※この時期のUpToDateにある”What’s new in family medicine”のTopicで参考にされている文献です。
=文献名=
McEvoy JW, Daya N, Rahman F, Hoogeveen RC, Blumenthal RS, Shah AM, Ballantyne CM, Coresh J, Selvin E. Association of Isolated Diastolic Hypertension as Defined by the 2017 ACC/AHA Blood Pressure Guideline With Incident Cardiovascular Outcomes. JAMA. 2020;323(4):329.
=要約=
Introduction
高血圧は、収縮期血圧の上昇、拡張期血圧の上昇、またはその両方に基づいて診断できる。American College of Cardiology(ACC)/ American Heart Association(AHA)によって発行された2017 高血圧ガイドラインは定義を変更した。
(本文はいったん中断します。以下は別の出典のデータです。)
$ cat src/phj_div.sv
// Restoring divider: floor(num * 65536 / den) for num <= den, one quotient bit a cycle.
// Depends on phj_pkg.
module phj_div #(
  parameter int CNT_W = 9
) (
  input  logic                     clk_i,
  input  logic                     rst_ni,
  input  logic                     start_i,
  input  logic [CNT_W-1:0]         num_i,
  input  logic [CNT_W-1:0]         den_i,
  output logic                     busy_o,
  output logic [phj_pkg::JAC_W-1:0] quot_o
);

  import phj_pkg::*;

  localparam int STEP_W = $clog2(JAC_W);

  logic              busy_q;
  logic [STEP_W-1:0] step_q;
  logic [CNT_W:0]    rem_q, trial, rem_next;
  logic [CNT_W-1:0]  den_q;
  logic [JAC_W-1:0]  quot_q;
  logic              ge;

  // First step compares the numerator itself, later steps shift in a zero
  always_comb begin
    trial    = (step_q == '0) ? rem_q : {rem_q[CNT_W-1:0], 1'b0};
    ge       = (trial >= {1'b0, den_q});
    rem_next = ge ? (trial - {1'b0, den_q}) : trial;
  end

  // Sequence the steps
  always_ff @(posedge clk_i or negedge rst_ni) begin
    if (!rst_ni) begin
      busy_q <= 1'b0;
      step_q <= '0;
    end else if (start_i) begin
      busy_q <= 1'b1;
      step_q <= '0;
    end else if (busy_q) begin
      step_q <= step_q + 1'b1;
      if (step_q == STEP_W'(JAC_W - 1)) begin
        busy_q <= 1'b0;
      end
    end
  end

  // Hold remainder and quotient
  always_ff @(posedge clk_i) begin
    if (start_i) begin
      rem_q  <= {1'b0, num_i};
      den_q  <= den_i;
      quot_q <= '0;
    end else if (busy_q) begin
      rem_q  <= rem_next;
      quot_q <= {quot_q[JAC_W-2:0], ge};
    end
  end

  assign busy_o = busy_q;
  assign quot_o = quot_q;

endmodule

$ cat config.mk
export PLATFORM = sky130hd
export DESIGN_NAME = phj_div
export DESIGN_NICKNAME = d
export VERILOG_FILES = /design/src/phj_pkg.sv /design/src/phj_div.sv
export SDC_FILE = /design/constraint.sdc
export NUM_CORES = 1
export LEC_CHECK = 0
export BUFFER_PORTS_ARGS = -buffer_cell sky130_fd_sc_hd__buf_2
export CAP_MARGIN = 5
export CELL_PAD_IN_SITES_DETAIL_PLACEMENT = 1
export CELL_PAD_IN_SITES_GLOBAL_PLACEMENT = 2
export CORE_ASPECT_RATIO = 0.7
export CORE_MARGIN = 2
export CORE_UTILIZATION = 38
export CTS_CLUSTER_DIAMETER = 100
export DETAILED_ROUTE_END_ITERATION = 6
export PLACE_DENSITY_LB_ADDON = 0.25
export SLEW_MARGIN = 20
export SYNTH_ARGS = -nofsm -noshare
export SYNTH_HDL_FRONTEND = slang
export SYNTH_SLANG_ARGS = --single-unit
$ cat constraint.sdc
create_clock -name clk_i -period 8 [get_ports clk_i]
set_clock_uncertainty 0.05 [all_clocks]
set_input_delay 0 -clock clk_i [delete_from_list [all_inputs] [get_ports clk_i]]
set_output_delay 0 -clock clk_i [all_outputs]
set_load 0.02 [all_outputs]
140/90 mmHg以上のカットオフ(すなわちJNC7のガイドラインによる以前の2003年の閾値)から130/80 mmHg以上の下限閾値への血圧の上昇に変更となった。高血圧の拡張期血圧の閾値を90 mmHgから80 mmHgに下げるという推奨は、試験データではなく専門家の意見に基づいている。この変更は、新しい基準(ACC / AHA 2017)による拡張期血圧が130 mmHg未満で、拡張期血圧が80 mmHg以上である、孤立性拡張期高血圧(IDH)と呼ばれる存在に大きな影響を与える。しかし、JNC7基準によると、収縮期血圧が140 mmHg未満で拡張期血圧が90 mmHg以上である。以前の研究では、IDH(JNC7診断基準に基づく)が若い人でより一般的であり、将来に収縮期高血圧に関連していることが示唆されている。ただし、一般的にベースラインの収縮期血圧と独立してアテローム性動脈硬化症(ASCVD)の結果とは関連しないとされている。
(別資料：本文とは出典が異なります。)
==> src/phj_pkg.sv <==
// Shared constants and types for the pairwise Hamming / Jaccard distance block.
// No dependencies; every other file in src except phj_ram imports this package.
package phj_pkg;

  // Default sizing for the top-level parameters
  localparam int MAX_ROWS_DEF    = 64;
  localparam int MAX_COLUMNS_DEF = 256;
  localparam int ALLELE_BITS_DEF = 8;

  // Fixed field widths of the ports
  localparam int ROW_W      = 6;
  localparam int COLUMN_W   = 8;
  localparam int CODE_W     = 8;
  localparam int HAMMING_W  = 9;
  localparam int JAC_W      = 17;
  localparam int ROW_CNT_W  = 7;
  localparam int COL_CNT_W  = 9;
  localparam int CFG_IDX_W  = 2;
  localparam int CFG_DATA_W = 9;

  // Saturation limit of the Hamming field
  localparam int HAMMING_MAX = (1 << HAMMING_W) - 1;

  // Configuration register indexes
  localparam logic [CFG_IDX_W-1:0] CFG_ROW_COUNT    = 2'd0;
  localparam logic [CFG_IDX_W-1:0] CFG_COLUMN_COUNT = 2'd1;

  // Input actions
  localparam logic ACT_WRITE = 1'b0;
  localparam logic ACT_SWEEP = 1'b1;

  // Sweep sequencer states
  typedef enum logic [2:0] {
    ST_IDLE,
    ST_READ,
    ST_DRAIN,
    ST_DIV_START,
    ST_DIV,
    ST_EMIT
  } phj_state_e;

endpackage

==> src/phj_pair.sv <==
// Per-pair accumulator: counts differing columns, union and intersection of presence.
// Depends on phj_pkg; fed by the registered read words of phj_ram.
module phj_pair #(
  parameter int ALLELE_BITS = phj_pkg::ALLELE_BITS_DEF,
  parameter int CNT_W       = 9
) (
  input  logic                   clk_i,
  input  logic                   clear_i,
  input  logic                   valid_i,
  input  logic [ALLELE_BITS-1:0] a_i,
  input  logic [ALLELE_BITS-1:0] b_i,
  output logic [CNT_W-1:0]       ham_o,
  output logic [CNT_W-1:0]       uni_o,
  output logic [CNT_W-1:0]       inter_o
);

  import phj_pkg::*;

  localparam logic [ALLELE_BITS-1:0] PRESENT = ALLELE_BITS'(1);

  logic [CNT_W-1:0] ham_q, uni_q, inter_q;
  logic             a_pres, b_pres;

  assign a_pres = (a_i == PRESENT);
  assign b_pres = (b_i == PRESENT);

  // Clear at pair start, then add one column per valid word
  always_ff @(posedge clk_i) begin
    if (clear_i) begin
      ham_q   <= '0;
      uni_q   <= '0;
      inter_q <= '0;
    end else if (valid_i) begin
      ham_q   <= ham_q + CNT_W'(a_i != b_i);
      uni_q   <= uni_q + CNT_W'(a_pres || b_pres);
      inter_q <= inter_q + CNT_W'(a_pres && b_pres);
    end
  end

  assign ham_o   = ham_q;
  assign uni_o   = uni_q;
  assign inter_o = inter_q;

endmodule

==> config.mk <==
export PLATFORM = sky130hd
export DESIGN_NAME = phj_pair
export DESIGN_NICKNAME = d
export VERILOG_FILES = /design/src/phj_pkg.sv /design/src/phj_pair.sv
export SDC_FILE = /design/constraint.sdc
export NUM_CORES = 1
export LEC_CHECK = 0
export ABC_CLOCK_PERIOD_IN_PS = 4200
export BUFFER_PORTS_ARGS = -buffer_cell sky130_fd_sc_hd__buf_2
export CELL_PAD_IN_SITES_DETAIL_PLACEMENT = 2
export CELL_PAD_IN_SITES_GLOBAL_PLACEMENT = 2
export CORE_UTILIZATION = 30
export DETAILED_ROUTE_END_ITERATION = 12
export GPL_TIMING_DRIVEN = 0
export HOLD_SLACK_MARGIN = 0.05
export PLACE_DENSITY = 0.87
export SETUP_SLACK_MARGIN = 0.05
export SYNTH_ARGS = -nofsm -noshare
export SYNTH_HDL_FRONTEND = slang
export SYNTH_SLANG_ARGS = --single-unit
==> constraint.sdc <==
create_clock -name clk_i -period 4.2 [get_ports clk_i]
set_clock_uncertainty 0.2 [all_clocks]
set_input_delay 0.63 -clock clk_i [delete_from_list [all_inputs] [get_ports clk_i]]
set_output_delay 0.63 -clock clk_i [all_outputs]
set_load 0.01 [all_outputs]
==> flow_results.org, run 1 <==
** STA
- Timing would allow up to 409.2 MHz.
- The final count of pins violating max slew came to 0.
- Summed over all failing endpoints, the final setup total negative slack is 0 ns.
- Of the available clock period, the critical path in the final layout requires 58.19%.
- The worst path meets setup with 1.756 ns of slack.
- Final number of hold-violating endpoints :: 0
- Fin crit period :: 2.444 ns
- At the pin with the least slew margin, the transition time is 0.4861 ns.
- Setup violations remaining at the end of the flow were counted as 0.
- Unrepaired setup endpoints after global routing :: no
- Worst slew margin relative to its limit :: 67.59%

** Clock network
- Clock buffers created by TritonCTS :: 3
- The clock drives 27 sinks.
- In this run the number of H-tree levels came out at 1.
- Clock slew seen by the registers of the worst setup and hold paths :: 0.10 ns
- TritonCTS built the clock tree.
- Hold_buf cts :: 0
- Resized cells post-CTS :: 0
- Clock network latency to the later pin of the worst-skew pair :: 0.28 ns
- Cell at the root of the clock tree :: sky130_fd_sc_hd__clkbuf_8
- Number of buffers on the longest clock path :: 2
- Post-CTS timing repair inserted 0 buffers for setup.

** Worst setup path
- On the worst path, the slowest cell contributes a delay of 0.42 ns.
- Data on the critical path arrives at its endpoint at 2.45 ns.
- The critical path goes through buf_2 > nor4b_1 > nand2_1 > nand2_1 > ha_1 > ha_1 > nand4_1 > or3_2 > a21oi_1.
- The worst setup path is launched from a primary input.
- The critical path in this run is classified as in2reg.
- Length in cells of the worst reg-to-reg path :: 5
- Cell with the largest stage delay on the worst path :: sky130_fd_sc_hd__or3_2
- In this run the worst path has a maximum fanout of 4.
- Required time at the worst-slack endpoint :: 4.21 ns
- The worst setup path is captured at a flip-flop.

** Placed design
- Prior to clock tree synthesis, the placed netlist has a worst setup slack of 1.423 ns.
- Routability-driven placement finished with a final weighted congestion of 0.7361.
- Sum of net half-perimeters after detailed placement :: 3143 um
- The number of placed instances, taps included, is 241.
- Number of buffer cells added on primary ports :: 43
- Cell area after placement :: 1590 um^2

** Synthesis
- Netlist area before placement :: 1313 um^2
- Async S/R FF share, synth :: 0%
- In the synthesized netlist, the cells that appear most often are 27 x sky130_fd_sc_hd__dfxtp_1, 17 x sky130_fd_sc_hd__xor2_1, 15 x sky130_fd_sc_hd__nor2_1, 14 x sky130_fd_sc_hd__nand2_1, 13 x sky130_fd_sc_hd__a21oi_1.
- A synthesized cell averages 8.868 um^2.
- In this run the biggest area consumer among cell types represents 41.18% of the synthesized area.
- Of all cell types, the one taking the most synthesized area is sky130_fd_sc_hd__dfxtp_1.
- Dominant register cell in the synthesized netlist :: sky130_fd_sc_hd__dfxtp_1
- By instance count, the leading cell after synthesis is sky130_fd_sc_hd__dfxtp_1.
- Yosys mapped a number of flops with a built-in enable equal to 0.
- Sequential elements use 41.18% of the synthesized area.
- The cell count after synthesis came out at 148.
- Number of synthesis warnings :: 0
- After synthesis the netlist holds a flip-flop and latch count of 27.
- Sorting the synthesized cells by area gives the leading types as sky130_fd_sc_hd__dfxtp_1 41%, sky130_fd_sc_hd__xor2_1 11%, sky130_fd_sc_hd__ha_1 5.7%.
- The number of different library cells used by synthesis comes to 21.
- Net count after synthesis :: 173

** Die
- Number of top-level pins :: 46
- Placeable core region :: 4086 um^2
- From bottom edge to top edge, the die measures 68.15 um.
- Row count :: 23
- DIE AREA :: 4644 um^2
- Once the floorplan was initialized, standard cells occupied 32.12% of the core.
- Horizontal die dimension :: 68.15 um

** Detailed routing
- The routed layout has 1284 vias.
- Remaining number of nets flagged by the antenna check after routing :: 0
- Count of routing violations after the opening detailed-route iteration :: 25
- Wirelength per Cell :: 16.01 um
- Ratio of routed vias to standard cells :: 5.241
- The first detailed-routing pass took 3 iterations.
- In the routed design, unresolved DRC markers number 0.
- Total routed wirelength :: 3923 um

** Worst hold path
- In this run the worst hold path is classified as reg2reg.
- The worst hold path was traced through 2 stages.

** Layout
- Measured on the finished design, the core utilization comes to 40.05%.
- Final Net Count :: 221
- Number of standard cells in the layout, taps in and fillers out :: 245
- ANT cells :: 0
- The filler cells instantiated in the layout total 496.
- In the final layout, the share of cells above drive strength 1 is 27.18%.
- Final design area excluding fillers :: 1637 um^2
- Compared with the post-synthesis result, the final layout area differs by 24.69%.

** Global route
- The first global-routing pass estimated 6410 um of wire.
- Number of global-route vias before repair :: 1408
- Entering global routing, the biggest net connects 16 pins.
- Global routing consumed, over all layers together, 18.77% of the routing resources.
- After global routing the overflow that remains totals 0.
- The number of antenna violations at the first check in global routing was 0.

** Pwr
- IR analysis of the VDD net gives a maximum drop of 0.0001112 V.
- In this run the static leakage power is 0.7050 nW.
- Power density normalized to cell area :: 275.6 nW/um^2

** Flow run
- Max-capacitance violation count :: 0

** Status
- The flow ran to the end, and the final reports show no timing, DRC or antenna violations.
[worst max-delay path: cells and delay by family]
kind,cells,cell delay [ns]
simple gates,5,1.12
compound gates,1,0.17
fa+ha+maj,2,0.43
buf+inv,1,0.11
[kinds of logic after synthesis]
| kind of cell | Yosys count | synth area share [%] |
|---|---|---|
| muxes | 5 | 3.813 |
| DFF | 27 | 41.18 |
| adders and majority gates | 6 | 5.720 |
| and+or+nand+nor | 61 | 25.55 |
| AOI/OAI and AO/OA | 26 | 10.49 |
| buffers and inverters | 6 | 1.906 |
| xor gates and xnor gates | 17 | 11.34 |
[per-stage QoR]
stage          total power [mW]  hold slack (ns)
6_report                 0.4510           0.2989
5_1_grt                  0.4749           0.3391
4_1_cts                  0.4551           0.2998
3_5_place_dp             0.3044           0.2786
3_3_place_gp             0.3014           0.2573
2_1_floorplan            0.2851           0.2959
[power by group]
part / total (mW) / internal, mW / leakage (nW) / switching [mW]
combinational: 0.0377 / 0.0161 / 0.462 / 0.0216
sequential: 0.260 / 0.258 / 0.218 / 0.00248
clock: 0.153 / 0.0667 / 0.0255 / 0.0865
[placed cells by master (no fill, tap or decap), drive strengths merged, types with 5 or more instances in the layout]
cell type and n:
ha 6, nand2 14, or3 10, dfxtp 27
buf 46, clkbuf 5, o21ai 10, a21oi 13
nor2 15, nand4 12, mux2i 5, xor2 17
[final timing paths]
path,end,start,slack [ns]
setup / recovery,uni_o[8],b_i[1],1.76
hold / removal,inter_o[8],inter_o[8],0.30
setup reg to reg,uni_o[8],uni_o[0],2.39
hold reg to reg,inter_o[8],inter_o[8],0.30
[registers in the layout, summed over array words and instances (netlist names)]
name and flops:
uni_o 9, ham_o 9, inter_o 9
[routing by layer]
layer / routed length, um / up-vias / share of wire [%] / GRT usage, %
met5: 0 / - / 0 / 0
li1: - / 629 / - / -
met3: 154 / 4 / 3.9 / 2.500
met1: 1583 / 619 / 40 / 19.98
met4: 49 / 0 / 1.2 / 6.250
met2: 2136 / 32 / 54 / 37.01
[final cells by class]
type,instances,area (um^2),area share (%)
Sequential cell,27,540.5,33.03
Clock inverter,1,5.005,0.3058
Timing Repair Buffer,43,215.2,13.15
Inverter,1,3.754,0.2294
Clock buffer,3,41.29,2.523
Multi-Input combinational cell,115,747.0,45.64
Buffer,5,21.27,1.300
Tap cell,50,62.56,3.823
No activity file was read; power rests on OpenSTA's default activity.
==> run 2, diff against run 1 <==
- ABC_CLOCK_PERIOD_IN_PS: 4200 -> 2400
- CORE_UTILIZATION: 30 -> 28
- PLACE_DENSITY: 0.87 -> 0.82
- clock period: 4.2 -> 2.4 ns (I/O delays scaled with it)
==> run 2 against run 1 <==
Effect of this change: the run now ends with design-rule violations left; worst setup slack got worse by 1.5 ns; global-route usage decreased by 3.6 points; non-clock buffer count unchanged; clock power increased by 76%; via count decreased by 1.1%; total power increased by 75%; final cell count increased by 0.82%; register-to-register slack got worse by 1.8 ns; critical endpoint unchanged; largest cell class unchanged; largest power group unchanged; highest routed layer unchanged.
==> flow_results.org, run 2 (synthesized netlist as in run 1, its figures left out) <==
** Pwr
- Summed over all nets, the switching power comes to 0.1930 mW.
- Sequential fraction of design power :: 57.5%
- Peak supply drop :: 0.0001734 V
- Leakage power summed over all cells :: 0.7012 nW
- Switching part of the total :: 24.42%
- The internal power of the cells totals 0.5972 mW.
- Part of the total power dissipated in the clock network :: 34.2%
- Power spread over the standard cell area amounts to 481.3 nW/um^2.
- In this run, the combinational gates consume 8.3% of the power.
- Pwr Total :: 0.7901 mW

** STA
- For this run, the top clock speed supported by timing is 470.3 MHz.
- Post-route worst setup slack :: 0.2736 ns
- The smallest clock period supported by the final layout is computed as 2.126 ns.
- Final setup violation count :: 0
- In the finished design, the share of the clock period the worst path needs comes to 88.60%.
- Worst slew margin relative to its limit :: 69.18%
- Final number of hold-violating endpoints :: 0
- Final Max Slew Viols :: 0
- Worst Max-Slew Pin Slew :: 0.4622 ns
- Setup repair after global routing left no endpoint under its margin.

** Worst setup path
- The worst setup path is captured at a flip-flop.
- Biggest fanout along the worst timing path :: 4
- Type of the worst setup path :: in2reg
- Required time at the worst-slack endpoint :: 2.41 ns
- The worst setup path is launched from a primary input.
- STA puts the critical path data arrival time at 2.14 ns.

** Clock network
- Clock tree synthesis found a total of 27 sinks.
- TritonCTS clock tree :: done
- Clock slew seen by the registers of the worst setup and hold paths :: 0.10 ns
- For the worst-skew pair, the clock arrives at the later sink with an insertion delay of 0.28 ns.
- Depth of the CTS H-tree :: 1
- Resized cells post-CTS :: 0
- Clock buffers created by TritonCTS :: 3
- The tree is rooted in a sky130_fd_sc_hd__clkbuf_8.
- Hold_buf cts :: 0
- Post-CTS setup buffers :: 0
- The clock passes through at most 2 buffers.

** Layout
- The sequential cells in the finished layout cover a total of 540.5 um^2.
- In the final layout, the multi-input gates occupy 747.0 um^2.
- Filler instances :: 524
- For this run, the post-layout net count is 221.
- Leaving out fill and tap cells, the most frequent cell in the layout is sky130_fd_sc_hd__buf_2.
- Syn-to-layout area delta :: 25.07%
- Number of standard cells in the layout, taps in and fillers out :: 247
- Ratio of cells with drive above 1 in the final layout :: 27.18%
- Top library cells by usage in the layout, fill and taps aside :: 45 x sky130_fd_sc_hd__buf_2, 27 x sky130_fd_sc_hd__dfxtp_1, 17 x sky130_fd_sc_hd__xor2_1
- Final design area excluding fillers :: 1642 um^2
- 0 antenna diodes ended up in the layout.
- Share of the core filled with cells in the final layout :: 36.94%

** Detailed routing
- Wires add up to 3644 um.
- After the first detailed-routing iteration, the DRC count stood at 27.
- The detail route stage leaves a number of antenna-violating nets equal to 0.
- Ratio of routed vias to standard cells :: 5.142
- Overall via count from detail_route :: 1270
- Final routed DRC violation total :: 4
- Router iterations before antenna repair :: 7
- Dividing the detail-routed wire length by the instance count gives 14.75 um.

** Global route
- Wire length of the first global-routing pass :: 6037 um
- Maximum number of pins on one net before global-route repair :: 17
- Number of global-route vias before repair :: 1371
- Overflow left after global routing :: 0
- Initial antenna violation count :: 0
- Tot GR Track Use :: 15.18%

** Placed design
- Placed cell count :: 243
- Summed over all nets, the half-perimeter wirelength after detailed placement is 2934 um.
- During placement, the flow inserted port buffers numbering 43.
- Cell area after placement :: 1593 um^2
- Worst setup timing slack at the placement stage :: -0.05236 ns
- Placer's final routability congestion estimate :: 0.7456

** Die
- The die covers 4965 um^2.
- Row count :: 24
- Horizontal die dimension :: 70.47 um
- The floorplan step set the die height to 70.47 um.
- For this design the top-level I/O count stands at 46.
- Once the floorplan was initialized, standard cells occupied 29.53% of the core.
- After floorplanning, the core was sized to cover 4444 um^2.

** Status
- The checks that failed: design-rule violations.
- Run status :: finished, violations left

** Flow run
- Max-capacitance violation count :: 0

** Worst hold path
- The worst hold path belongs to the class in2reg.
==> run 2: final cells by class <==
class                           count  share of cell area, %
Tap cell                           52                  3.963
Multi-Input combinational cell    115                  45.50
Clock buffer                        3                  2.515
Sequential cell                    27                  32.93
Buffer                              5                  1.296
Timing Repair Buffer               43                  13.11
Inverter                            1                 0.2287
Clock inverter                      1                 0.4573
==> run 2: worst max-delay path, stage by stage <==
cell and delay [ns]:
sky130_fd_sc_hd__buf_2 0.11, sky130_fd_sc_hd__nor4b_1 0.32, sky130_fd_sc_hd__nand2_1 0.12, sky130_fd_sc_hd__nand2_1 0.09, sky130_fd_sc_hd__ha_1 0.21, sky130_fd_sc_hd__ha_1 0.24
sky130_fd_sc_hd__nand4_1 0.13, sky130_fd_sc_hd__or3_2 0.42, sky130_fd_sc_hd__a21oi_1 0.14
==> run 2: through the flow <==
step | TNS [ns] | hold slack (ns)
final | 0 | 0.2819
after global routing | 0 | 0.2989
after CTS | 0 | 0.2872
after detailed placement | -0.09339 | 0.2885
after global placement | 0 | 0.2583
after floorplan | 0 | 0.2959
==> run 2: path summary, 6_finish.rpt <==
check | startpoint | end | slack, ns | cells after the start
min | clear_i | ham_o[8] | 0.28 | 2
max reg2reg | uni_o[0] | uni_o[8] | 0.61 | 5
max | a_i[1] | uni_o[8] | 0.27 | 9
min reg2reg | inter_o[8] | inter_o[8] | 0.30 | 2
==> run 2: power by group through the flow <==
| stage | Clock, mW | Combinational [mW] | Sequential [mW] |
|---|---|---|---|
| 2_1_floorplan | 0 | 0.0328 | 0.466 |
| 3_3_place_gp | 0 | 0.0623 | 0.465 |
| 3_5_place_dp | 0 | 0.0666 | 0.465 |
| 4_1_cts | 0.282 | 0.0671 | 0.455 |
| 5_1_grt | 0.295 | 0.0735 | 0.455 |
| 6_report | 0.270 | 0.0655 | 0.455 |
==> run 2: metal layers <==
layer  wire length, um  vias up  GRT usage, %
met5                 0        -             0
met4                61        0         6.122
met3               138        4         2.020
met2              1885       33         29.13
met1              1557      606         16.56
li1                  -      627             -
この研究には2つの目的がある。(1)JNC7および2017年までに米国成人集団におけるIDHの有病率を推定すること。(2)両方のIDH定義とASCVD、心不全(HF)、慢性腎臓病(CKD)との関連を評価することである。
Objective
米国における孤立性拡張期高血圧(IDH)の有病率を2017年のACC / AHAおよび2003年の合同全国委員会(JNC7)の定義で比較し、IDHと結果との横断的および長期的な関連を特徴付けること。
Methods
全国健康および栄養検査調査(NHANES 2013-2016)の横断的分析と、地域社会のアテローム性動脈硬化症リスク(ARIC)の縦断的分析(1990-1992を基準に2017年12月31日までのフォローアップ)で行い、縦断的結果は、2つの外部コホートで検証されました。
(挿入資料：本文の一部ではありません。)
==> config.mk <==
export PLATFORM = sky130hd
export DESIGN_NAME = rsqs_newton
export DESIGN_NICKNAME = d
export VERILOG_FILES = /design/src/hw/rtl/rsqs_pkg.sv /design/src/hw/rtl/rsqs_newton.sv
export SDC_FILE = /design/constraint.sdc
export NUM_CORES = 2
export LEC_CHECK = 0
export ABC_AREA = 0
export ABC_CLOCK_PERIOD_IN_PS = 6950
export BUFFER_PORTS_ARGS = -buffer_cell sky130_fd_sc_hd__clkbuf_2
export CORE_MARGIN = 2
export CORE_UTILIZATION = 27
export CTS_CLUSTER_DIAMETER = 120
export DETAILED_ROUTE_END_ITERATION = 6
export SLEW_MARGIN = 20
export SYNTH_ARGS = -nofsm -noshare
export SYNTH_HDL_FRONTEND = slang
export SYNTH_SLANG_ARGS = --single-unit
==> constraint.sdc <==
create_clock -name clock -period 6.95 [get_ports clock]
set_clock_uncertainty 0.05 [all_clocks]
set_input_delay 0 -clock clock [delete_from_list [all_inputs] [get_ports clock]]
set_output_delay 0 -clock clock [all_outputs]
set_load 0.02 [all_outputs]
ARIC研究におけるアテローム性動脈硬化性心血管疾患(ASCVD)、心不全(HF)、慢性腎疾患(CKD)のリスクを主要アウトカムとして測定した。
Results
研究対象集団には、NHANESの9,590人の成人(平均[SD]基準年齢、49.6 [17.6]歳; 5016人の女性[52.3%])とARIC研究の8,703人の成人(平均[SD]基準年齢、56.0 [5.6]歳)が含まれていた; 4,977人の女性[57.2%])。NHANESにおけるIDHの推定有病率は、2017 ACC / AHAの定義では6.5%、JNC7の定義では1.3%だった(絶対差、5.2%[95%CI、4.7%-5.7%])。IDHがあると新たに分類された患者のうち、推定0.6%(95%CI、0.5%-0.6%)も降圧療法のガイドラインの閾値を満たした。正常血圧のARIC参加者と比較して、2017 ACC / AHA定義によるIDHはASCVDと有意に関連していなかった(n = 1386イベント、追跡期間中央値25.2年、ハザード比[HR] 1.06 [95%CI、0.89-1.26 ])、HF(n = 1396イベント; HR 0.91 [95%CI、0.76-1.09])、CKD(n = 2433イベント; HR 0.98 [95%CI、0.65-1.11])。また、2つの外部コホートにおける心血管死亡率の結果も無効だった。(2017 ACC / AHA定義によるIDHのHRは、1.17 [95%CI、0.87-1.56]、NHANES[n = 1012イベント]では、1.02 [95%CI、0.92-1.14]、CLUEⅡは[n = 1497イベント]だった。
Discussion
今回の論文では、5つの限界が提示されている。第1は、その後の降圧薬の使用や収縮血圧レベルのフォローアップなどによる交絡を排除することができないことである。第2は、参加者の最低年齢が48歳だったため、今回の結果が若い人に一般化できない可能性がある点である。第3は、ガイドラインの高血圧の目標が治療している人と、治療を受けていない人の両方に適用されるため、降圧薬を使用している人が一次分析に含まれていたことである。しかし、層別解析では、降圧薬を服用していない参加者の間で結果は同等だった。第4としては、ARIC研究の結果自体は、白人、黒人として識別されない人には適用されないが、今回の調査結果は、全国的に人種を代表するように設計されている。第5は、この分析結果は、IDHと有害イベント間のより緩やかな関連付けを検出するために活用されていない可能性がある。ただし、心血管死亡率の関連性は、2つの外部検証コホートの約5万人の参加者で類似していた。
Conclusion
この米国の成人の分析では、IDHの推定有病率は、JNC7ガイドラインと比較して、2017 ACC / AHA 高血圧ガイドラインによって定義された場合でより一般的だった。ただし、IDHは心血管疾患のリスク増加と有意に関連していなかった。